(Saved entries)
■ ■ ■ ■

$ cat config.mk
export PLATFORM = sky130hd
export DESIGN_NAME = led_ws2812_sink
export DESIGN_NICKNAME = d
export VERILOG_FILES = /design/src/rtl/led_pkg.sv /design/src/rtl/led_bit_timer.sv /design/src/rtl/led_ws2812_sink.sv
export SDC_FILE = /design/constraint.sdc
export NUM_CORES = 1
export LEC_CHECK = 0
export ABC_AREA = 0
export BUFFER_PORTS_ARGS = -buffer_cell sky130_fd_sc_hd__buf_2
export CORE_UTILIZATION = 30
export CTS_CLUSTER_SIZE = 25
export DETAILED_ROUTE_END_ITERATION = 6
export SLEW_MARGIN = 40
export SYNTH_ARGS = -nofsm -noshare
export SYNTH_HDL_FRONTEND = slang
export SYNTH_SLANG_ARGS = --single-unit
$ cat constraint.sdc
create_clock -name csi_MCLK_clk -period 5.65 [get_ports csi_MCLK_clk]
set_clock_uncertainty 0.2 [all_clocks]
set_input_delay 1.13 -clock csi_MCLK_clk [delete_from_list [all_inputs] [get_ports csi_MCLK_clk]]
set_output_delay 1.13 -clock csi_MCLK_clk [all_outputs]
set_load 0.02 [all_outputs]
$ cat src/rtl/led_pkg.sv
// Shared state encoding and default WS2812 timing, in clocks at 50 MHz.
package led_pkg;

  typedef enum logic [1:0] {
    LATCH = 2'd0,
    IDLE  = 2'd1,
    HIGH  = 2'd2,
    LOW   = 2'd3
  } led_state_e;

  localparam int LED_T0H  = 20;
  localparam int LED_T1H  = 40;
  localparam int LED_TBIT = 63;
  localparam int LED_TRST = 2600;
  localparam int LED_BITS = 24;

  function automatic int led_max(input int a, input int b);
    return (a > b) ? a : b;
  endfunction

endpackage

$ cat src/rtl/led_bit_timer.sv
// Phase counter: counts clocks since the last load and flags the last clock of a phase.
module led_bit_timer #(
  parameter int CW = 12
) (
  input  logic          csi_MCLK_clk,
  input  logic          rsi_MRST_reset_n,
  input  logic          load,
  input  logic [CW-1:0] limit,
  output logic [CW-1:0] count,
  output logic          tc
);

  logic [CW-1:0] count_reg;

  // Holds at the terminal value instead of wrapping if no load arrives.
  always_ff @(posedge csi_MCLK_clk or negedge rsi_MRST_reset_n) begin
    if (!rsi_MRST_reset_n) begin
      count_reg <= '0;
    end else if (load) begin
      count_reg <= '0;
    end else if (!tc) begin
      count_reg <= count_reg + CW'(1);
    end
  end

  assign count = count_reg;
  assign tc    = (count_reg == limit - CW'(1));

endmodule

$ cat src/rtl/led_ws2812_sink.sv
// Avalon-ST pixel sink driving a WS2812 chain; pixels arriving in the last clock of a frame chain seamlessly.
module led_ws2812_sink
  import led_pkg::*;
#(
  parameter int T0H  = LED_T0H,
  parameter int T1H  = LED_T1H,
  parameter int TBIT = LED_TBIT,
  parameter int TRST = LED_TRST
) (
  input  logic        csi_MCLK_clk,
  input  logic        rsi_MRST_reset_n,
  input  logic [23:0] asi_LEDS_data,
  input  logic        asi_LEDS_valid,
  output logic        asi_LEDS_ready,
  output logic        coe_LED_dout
);

  localparam int            CW       = $clog2(led_max(TBIT, TRST) + 1);
  localparam logic [CW-1:0] HI0_LEN  = CW'(T0H);
  localparam logic [CW-1:0] HI1_LEN  = CW'(T1H);
  localparam logic [CW-1:0] LO0_LEN  = CW'(TBIT - T0H);
  localparam logic [CW-1:0] LO1_LEN  = CW'(TBIT - T1H);
  localparam logic [CW-1:0] RST_LEN  = CW'(TRST);
  localparam logic [4:0]    LAST_BIT = 5'(LED_BITS - 1);

  led_state_e    state_reg, state_next;
  logic [23:0]   shift_reg, shift_next;
  logic [4:0]    bit_idx_reg, bit_idx_next;
  logic          dout_reg, dout_next;
  logic          ready_reg, ready_next;
  logic          timer_load, timer_tc, accept;
  logic [CW-1:0] timer_count, timer_limit, count_next, low_len;
  logic [23:0]   grb;

  assign accept  = asi_LEDS_valid && ready_reg;
  assign grb     = {asi_LEDS_data[15:8], asi_LEDS_data[23:16], asi_LEDS_data[7:0]};
  assign low_len = shift_reg[23] ? LO1_LEN : LO0_LEN;

  always_comb begin
    case (state_reg)
      HIGH:    timer_limit = shift_reg[23] ? HI1_LEN : HI0_LEN;
      LOW:     timer_limit = low_len;
      default: timer_limit = RST_LEN;
    endcase
  end

  led_bit_timer #(.CW(CW)) u_timer (
    .csi_MCLK_clk     (csi_MCLK_clk),
    .rsi_MRST_reset_n (rsi_MRST_reset_n),
    .load             (timer_load),
    .limit            (timer_limit),
    .count            (timer_count),
    .tc               (timer_tc)
  );

  always_comb begin
    state_next   = state_reg;
    shift_next   = shift_reg;
    bit_idx_next = bit_idx_reg;
    timer_load   = 1'b0;
    case (state_reg)
      LATCH: begin
        if (timer_tc) begin
          state_next = IDLE;
          timer_load = 1'b1;
        end
      end
      IDLE: begin
        if (accept) begin
          state_next   = HIGH;
          shift_next   = grb;
          bit_idx_next = '0;
          timer_load   = 1'b1;
        end
      end
      HIGH: begin
        if (timer_tc) begin
          state_next = LOW;
          timer_load = 1'b1;
        end
      end
      LOW: begin
        if (timer_tc) begin
          timer_load = 1'b1;
          if (bit_idx_reg != LAST_BIT) begin
            state_next   = HIGH;
            shift_next   = {shift_reg[22:0], 1'b0};
            bit_idx_next = bit_idx_reg + 5'd1;
          end else if (accept) begin
            state_next   = HIGH;
            shift_next   = grb;
            bit_idx_next = '0;
          end else begin
            state_next = LATCH;
          end
        end
      end
      default: begin
        state_next = LATCH;
        timer_load = 1'b1;
      end
    endcase

    // Outputs are registered, so they are derived from where the FSM will be next clock.
    count_next = timer_load ? '0 : (timer_tc ? timer_count : timer_count + CW'(1));
    dout_next  = (state_next == HIGH);
    ready_next = (state_next == IDLE) ||
                 ((state_next == LOW) && (bit_idx_next == LAST_BIT) &&
                  (count_next == low_len - CW'(1)));
  end

  always_ff @(posedge csi_MCLK_clk or negedge rsi_MRST_reset_n) begin
    if (!rsi_MRST_reset_n) begin
      state_reg   <= LATCH;
      shift_reg   <= '0;
      bit_idx_reg <= '0;
      dout_reg    <= 1'b0;
      ready_reg   <= 1'b0;
    end else begin
      state_reg   <= state_next;
      shift_reg   <= shift_next;
      bit_idx_reg <= bit_idx_next;
      dout_reg    <= dout_next;
      ready_reg   <= ready_next;
    end
  end

  assign asi_LEDS_ready = ready_reg;
  assign coe_LED_dout   = dout_reg;

endmodule

# Word-level counts from Yosys, hierarchy flattened
# Cells that the tools add are included.
# totals
reg_bits	45
latch_bits	0
ram_bits	0
romBits	0
wordCells	52
mem_count	0
# classes
n_addsub	4
multipliers	0
n_div	0
order_cmp	0
n_eq_ne	11
shift	0
mux	23
bitwise_logic	0
reduce_logical	8
# op_table
operator	n
$mux W24	3
$pmux W24 S2	1
$eq A12 B12 Y1	2
$mux W12	2
$pmux W12 S2	1
$mux W5	3
$add A12 B1 Y12 const B	1
$mux W2	6
$mux W6	2
$sub A12 B1 Y12 const B	1
$pmux W5 S2	1
$eq A2 B2 Y1 const B	4
$pmux W2 S4	1
$sub A6 B1 Y7 const B	1
$add A5 B1 Y5 const B	1
$eq A5 B5 Y1 const B	1
$ne A5 B5 Y1 const B	1
$eq A2 B1 Y1 const B	2
$logic_and A1 B1 Y1	3
$reduce_or A3 Y1	1
$logic_not A2 Y1	1
$mux W1	2
$ne A2 B2 Y1 const B	1
$pmux W1 S2	1
3 further kinds	3

# Longest topological paths before layout
# Gate-level depths: netlist of the first run.
# depth
ltp_word	10
depth_mapped	13

# Hierarchy
# Synthesis of the first run repeated with hierarchy kept, for this count alone.
# hier_totals
cells_unflattened	371
hier_area_um2	3208.1
# by_module_without_submodules
module	instances	cells_per_inst	area_per_inst_um2	seq_area_each_um2
led_ws2812_sink	1	223	1948.1	825.8
led_bit_timer	1	148	1260.0	300.3

# Worst setup path after synthesis of the first run
# Ideal clock, no wire load.
# synth_timing
path_kind	reg-to-reg
from	register state_reg[1]
to	register shift_reg[23]
setup_time_ns	0.073
t_arrival_ns	2.991
required_time_ns	5.377
path_slack_ns	2.386
path_stages_with_launch	14
path_buffers	3
cell_sequence	dfrtp_1 > clkbuf_1 > nand2_1 > ha_1 > xnor2_1 > or4_1 > a2111o_1 > nand2_1 > and2_1 > buf_4 > a21boi_4 > buf_4 > nor2_1 > a21oi_2
# synth_via
elab_chain_cells	6
elab_cells_between_ends	10
classes_between	add/sub: 1; eq/ne: 5; mux: 2; reduce/logical: 2
# synth_lines
element	line_no	source
start: declaration	led_ws2812_sink.sv:26	led_state_e state_reg, state_next;
start signal: assignment	led_ws2812_sink.sv:120	state_reg <= state_next;
$eq A2 B2 Y1 (on tied branches)	led_ws2812_sink.sv:40, led_ws2812_sink.sv:61	
$pmux W12 S2	led_ws2812_sink.sv:40	case (state_reg)
$sub A12 B1 Y12	led_bit_timer.sv:27	assign tc = (count_reg == limit - CW'(1));
$eq A12 B12 Y1	led_bit_timer.sv:27	
$ne A2 B2 Y1 (no source line)	n/a	
$reduce_and A2 Y1 (no source line)	n/a	
end signal: assignment	led_ws2812_sink.sv:121	shift_reg <= shift_next;
end: declaration	led_ws2812_sink.sv:27	logic [23:0] shift_reg, shift_next;
# Several ways; a longest one is shown, not always the timed one.
# A chain may end at the register's enable or synchronous reset.

# Worst setup path in the final report of the first run
# layout_timing
from	register state_reg[0]
to	register shift_reg[16]
# Same word-level chain as after synthesis.

==> results of run 1 <==
[where the power goes]
part           total, mW  switching, mW  internal (mW)
registers          0.577          0.126          0.452
logic              0.532          0.310          0.222
clock network      0.205          0.108         0.0968
[synth_stat cells (2+ instances only)]
| cell | count |
|---|---|
| dfrtp_1 | 45 |
| nor2_1 | 40 |
| nand2_1 | 23 |
| o22ai_1 | 23 |
| a21oi_2 | 19 |
| a21oi_1 | 12 |
| clkbuf_1 | 9 |
| inv_1 | 9 |
| xnor2_1 | 9 |
| nand4_1 | 7 |
| o21ai_0 | 6 |
| nor3_1 | 5 |
| nand3_1 | 4 |
| nor2b_1 | 4 |
| and2_1 | 3 |
| buf_2 | 3 |
| buf_4 | 3 |
| ha_1 | 3 |
| xor2_1 | 3 |
| a21boi_0 | 2 |
| a21o_1 | 2 |
| a31o_2 | 2 |
| a31oi_1 | 2 |
| and4b_1 | 2 |
| nor4b_1 | 2 |
| o21ai_1 | 2 |
| o41ai_1 | 2 |
| or3_1 | 2 |
[per-layer routing]
metal | vias to the layer above | GRT usage (%)
li1 | 1000 | -
met1 | 997 | 17.9
met2 | 52 | 21.7
met3 | 5 | 2.63
met4 | 0 | 3.08
met5 | - | 0
[path summary, 6_finish.rpt]
path | slack, ps | end
max in group asynchronous | 4220 | shift_reg[0]
hold reg to reg | 330 | shift_reg[17]
min in group asynchronous | 630 | bit_idx_reg[2]
setup reg to reg | 1510 | shift_reg[16]
hold / removal | 330 | shift_reg[17]
setup / recovery | 1510 | shift_reg[16]
[critical path: cells and delay by family (launching register included)]
family | cells | cell delay (ps)
flops | 1 | 530
buf+inv | 1 | 340
fa+ha+maj | 1 | 310
simple gates | 5 | 960
xor+xnor | 2 | 490
compound gates | 3 | 1220
[cell type report]
cell class,instances,area share (%)
clock buffers,6,2.98
clock inverters,1,0.271
inverters,9,1.22
multi-input cells,198,44.9
flip-flops and latches,45,40.6
well taps,102,4.60
repair buffers,29,5.42
[cell families after synthesis]
group | count (synthesis) | share of synthesized area (%)
adder cells (fa/ha/maj) | 3 | 1.52
AO/OA/AOI/OAI | 83 | 25.1
AND/OR/NAND/NOR | 100 | 19.3
buffers and inverters | 24 | 4.25
flip-flops | 45 | 45.6
XOR/XNOR | 12 | 4.25
[per-stage QoR]
| step | hold slack [ps] | utilization [%] | std cells |
|---|---|---|---|
| after detailed placement | 312 | 34.1 | 383 |
| after global placement | 303 | 34.1 | 383 |
| after global routing | 355 | 35.3 | 390 |
| after CTS | 332 | 35.3 | 390 |
| final | 326 | 35.3 | 390 |
| after floorplan | 289 | - | 267 |
==> impl_metrics.json, run 1 <==
{
  "status": "finished, final reports clean",
  "synth.distinct_cells": 47,
  "path_class": "flop to flop",
  "area_delta_synth_final_pct": 12.2,
  "setup_tns_ps": 0,
  "ys_seq_elements": 45,
  "multi_input_area_mm2": 0.00124,
  "h-tree-depth": 2,
  "numCtsBuffers": 5,
  "clock-sinks": 45,
  "postCtsResizedCells": 0,
  "io_buffers": 28,
  "maxUsedRoutingLayer": "met4",
  "critPathRequiredTime_ps": 5680,
  "core-area_mm2": 0.00785,
  "r2r_start": "state_reg[0]",
  "post-cts-setup-buffers": 0,
  "layout_commonest_cell": "dfrtp_1",
  "max-slew-margin-rel_pct": 49.1,
  "layout.cells.most_common_list": "dfrtp_1, nor2_1, buf_2",
  "die_y_um": 92.8,
  "vdd_ir_drop_max_mv": 0.198,
  "antenna_cells": 0,
  "fin_nets": 318,
  "dominantRegCellSynth": "dfrtp_1",
  "grt-ovfl-total": 0,
  "p_per_area_mw_per_mm2": 474,
  "clk_path_buf_depth": 2,
  "synth_area_leader_cell": "dfrtp_1",
  "vias": 2054,
  "grt_antenna_before_repair": 0,
  "synthesis.instances": 267,
  "min_path_cells": 2,
  "yosys.area.top_type_share_pct": 45.6,
  "hold_viol_final": 0,
  "power_mw": 1.31,
  "met1Wirelength_mm": 2.53,
  "async_flop_share_pct": 100,
  "yosysSeqAreaShare_pct": 45.6,
  "worst_slack_ps": 1510,
  "cp-end-kind": "flop",
  "ant_nets": 0,
  "path_clk_slew_ps": 80,
  "hold_class": "flop to flop",
  "cpPeakStageDelay_ps": 650,
  "worstMarginPinSlew_ps": 761,
  "grt_pass1_vias": 1917,
  "rows": 32,
  "startpoint": "state_reg[0]",
  "clockRootBuffer": "clkbuf_8",
  "reg2regPathDepth": 12,
  "fin_crit_ps": 4140,
  "ios": 29,
  "rsz0062_at_grt": "false",
  "wl_met2_mm": 2.56,
  "drt_iter0_drc": 118,
  "drc": 0,
  "fillerInstances": 822,
  "p_leak_nw": 1.12,
  "cp-start-kind": "flop",
  "drv_slew": 0,
  "synth_fp_nets": 297,
  "drive_gt1_share_pct": 21.5,
  "grt_pass1_wl_mm": 9.15,
  "cp_max_fo": 25,
  "crit_arrival_ps": 4170,
  "dpl.hpwl_mm": 3.69,
  "wirelength_mm": 5.38,
  "grtUsageTotal_pct": 13.2,
  "cts_tree": "built",
  "max_cap_viol_count": 0,
  "timing.final.crit_share_pct": 73.3,
  "min-delay-start": "shift_reg[17]",
  "path_cells": "xnor2_1, nand2_1, ha_1, xnor2_1, or4_1, a2111o_1, nand2_1, and2_1, buf_4, a21boi_4, nor2_1, a21oi_2",
  "synth_edf_count": 0,
  "synthTopCellsByArea": "dfrtp_1, a21oi_2, nor2_1",
  "place_congestion": 0.799,
  "die_w_um": 92.8,
  "first_pass_iters": 4,
  "critPathSlowestCell": "a21boi_4",
  "fmax_mhz": 242,
  "clkLatencyLatePin_ps": 300,
  "place_ws_ps": 1520,
  "fin_area_mm2": 0.00277,
  "dieArea_mm2": 0.00860,
  "wl_per_cell_um": 13.8,
  "routed-wl-met3_um": 250,
  "dpl_cell_area_mm2": 0.00268,
  "avgSynthCellArea_um2": 9.26,
  "seqCellArea_mm2": 0.00113,
  "netlist_area_mm2": 0.00247,
  "largest_reg_flops": 24,
  "grt_max_degree": 46,
  "drt-vias-per-instance": 5.27,
  "finalSetupViolations": 0,
  "cts_hold_buf": 0,
  "start_util_pct": 31.5,
  "synth_warnings": 0
}
Power figures use the tool's default switching activity.
==> run 2, diff against run 1 <==
Clock period 5.65 ns to 4.1 ns, I/O delays scaled along.
==> run 2 against run 1 <==
Worst setup slack worse by 1100 ps. Worst hold slack got worse by 18 ps. Cell count grew 1.0%. Combinational power grew 43%. Sequential power rose by 35%. Core utilization up 0.16 points. Sequential share of layout area down 0.18 points. Maximum frequency grew 13%.
==> impl_metrics.json, run 2 (synthesis results as in run 1) <==
{
  "setup_tns_ps": 0,
  "startpoint": "state_reg[0]",
  "core-area_mm2": 0.00785,
  "dpl.cell_count": 386,
  "worst_slack_ps": 424,
  "wl_per_cell_um": 13.9,
  "cp-end-kind": "flop",
  "first_pass_iters": 4,
  "cp_max_fo": 14,
  "fin_crit_ps": 3680,
  "drt_iter0_drc": 94,
  "place_ws_ps": 457,
  "critPathRequiredTime_ps": 4130,
  "ant_nets": 0,
  "cts_hold_buf": 0,
  "die_y_um": 92.8,
  "dpl.hpwl_mm": 3.77,
  "crit_arrival_ps": 3710,
  "cts_tree": "built",
  "grtUsageTotal_pct": 13.6,
  "drt-vias-per-instance": 5.18,
  "timing.final.crit_share_pct": 89.7,
  "grt_pass1_wl_mm": 9.40,
  "grt_max_degree": 46,
  "path_clk_slew_ps": 90,
  "clock-sinks": 45,
  "path_class": "flop to flop",
  "h-tree-depth": 2,
  "max_cap_viol_count": 0,
  "largest_reg_flops": 24,
  "place_congestion": 0.805,
  "drv_slew": 0,
  "ios": 29,
  "fin_nets": 321,
  "finalSetupViolations": 0,
  "die_w_um": 92.8,
  "grt-ovfl-total": 0,
  "wirelength_mm": 5.46,
  "numCtsBuffers": 5,
  "p_leak_nw": 1.13,
  "vdd_ir_drop_max_mv": 0.268,
  "cp-start-kind": "flop",
  "grt_pass1_vias": 1945,
  "postCtsResizedCells": 0,
  "layout.cells.most_common_list": "dfrtp_1, nor2_1, buf_2",
  "max-slew-margin-rel_pct": 50.0,
  "clk_path_buf_depth": 2,
  "hold_class": "input port to asynchronous set/reset pin",
  "rsz0062_at_grt": "false",
  "clockRootBuffer": "clkbuf_8",
  "post-route-util_pct": 35.5,
  "grt_antenna_before_repair": 0,
  "fmax_mhz": 272,
  "stdcell_count": 394,
  "layout_commonest_cell": "dfrtp_1",
  "worstMarginPinSlew_ps": 748,
  "io_buffers": 28,
  "rows": 32,
  "status": "finished, final reports clean",
  "drive_gt1_share_pct": 21.6,
  "area_delta_synth_final_pct": 12.7,
  "vias": 2041,
  "start_util_pct": 31.5,
  "drc": 0,
  "antenna_cells": 0,
  "clkLatencyLatePin_ps": 300,
  "p_per_area_mw_per_mm2": 653,
  "r2r_start": "state_reg[0]",
  "hold_viol_final": 0,
  "post-cts-setup-buffers": 0,
  "dieArea_mm2": 0.00860
}
## run 2: path summary, 6_finish.rpt
check	depth (start not counted)	endpoint	slack (ps)
max in group asynchronous	1	bit_idx_reg[0]	3000
min	1	shift_reg[3]	310
max reg2reg	11	asi_LEDS_ready	420
min in group csi_MCLK_clk	2	shift_reg[1]	330
max	11	asi_LEDS_ready	420
min reg2reg	2	shift_reg[1]	330
## run 2: final cells by class
cell class / count / area (um^2)
fillers: 832 / 5060
multi-input cells: 198 / 1240
flip-flops and latches: 45 / 1130
repair buffers: 32 / 173
well taps: 102 / 128
clock buffers: 7 / 76.3
inverters: 9 / 33.8
clock inverters: 1 / 7.51
## run 2: critical path, stage by stage, from the launching register on
cell,delay (ps)
dfrtp_1,530
xnor2_1,390
nand2_1,100
ha_1,290
xnor2_1,120
or4_1,490
a2111oi_4,600
nor2_1,90
a21oi_1,310
and4b_1,250
nand4_1,110
o21ai_1,130
## run 2: where the power goes
part / internal (mW) / switching, mW
logic: 0.313 / 0.450
clock network: 0.121 / 0.153
registers: 0.623 / 0.158
total: 1.06 / 0.761
## run 2: metal layers
layer  global-route usage [%]  up-vias  part of all wire, %  routed length [um]
met2                     21.9       42                   46                2530
met1                     18.2      974                   48                2620
li1                         -     1017                    -                   -
met4                     4.74        0                  1.8                  97
met3                     2.79        8                  3.9                 215
met5                        0        -                    0                   0
## run 2: metrics by stage
step | cell area, um^2 | total power, mW | hold slack (ps)
after CTS | 2780 | 1.83 | 331
after floorplan | 2470 | 1.37 | 289
after global placement | 2700 | 1.53 | 300
final | 2780 | 1.82 | 308
after global routing | 2780 | 1.96 | 353
after detailed placement | 2700 | 1.55 | 312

■ ■ ■ ■

■ ASSIGNED TASK:
The response must consist solely of the lines from the first line of the entries through the line containing "set_clock_uncertainty 0.2 [all_clocks]", repeated exactly.

■ TASK RESULT:
$ cat config.mk
export PLATFORM = sky130hd
export DESIGN_NAME = led_ws2812_sink
export DESIGN_NICKNAME = d
export VERILOG_FILES = /design/src/rtl/led_pkg.sv /design/src/rtl/led_bit_timer.sv /design/src/rtl/led_ws2812_sink.sv
export SDC_FILE = /design/constraint.sdc
export NUM_CORES = 1
export LEC_CHECK = 0
export ABC_AREA = 0
export BUFFER_PORTS_ARGS = -buffer_cell sky130_fd_sc_hd__buf_2
export CORE_UTILIZATION = 30
export CTS_CLUSTER_SIZE = 25
export DETAILED_ROUTE_END_ITERATION = 6
export SLEW_MARGIN = 40
export SYNTH_ARGS = -nofsm -noshare
export SYNTH_HDL_FRONTEND = slang
export SYNTH_SLANG_ARGS = --single-unit
$ cat constraint.sdc
create_clock -name csi_MCLK_clk -period 5.65 [get_ports csi_MCLK_clk]
set_clock_uncertainty 0.2 [all_clocks]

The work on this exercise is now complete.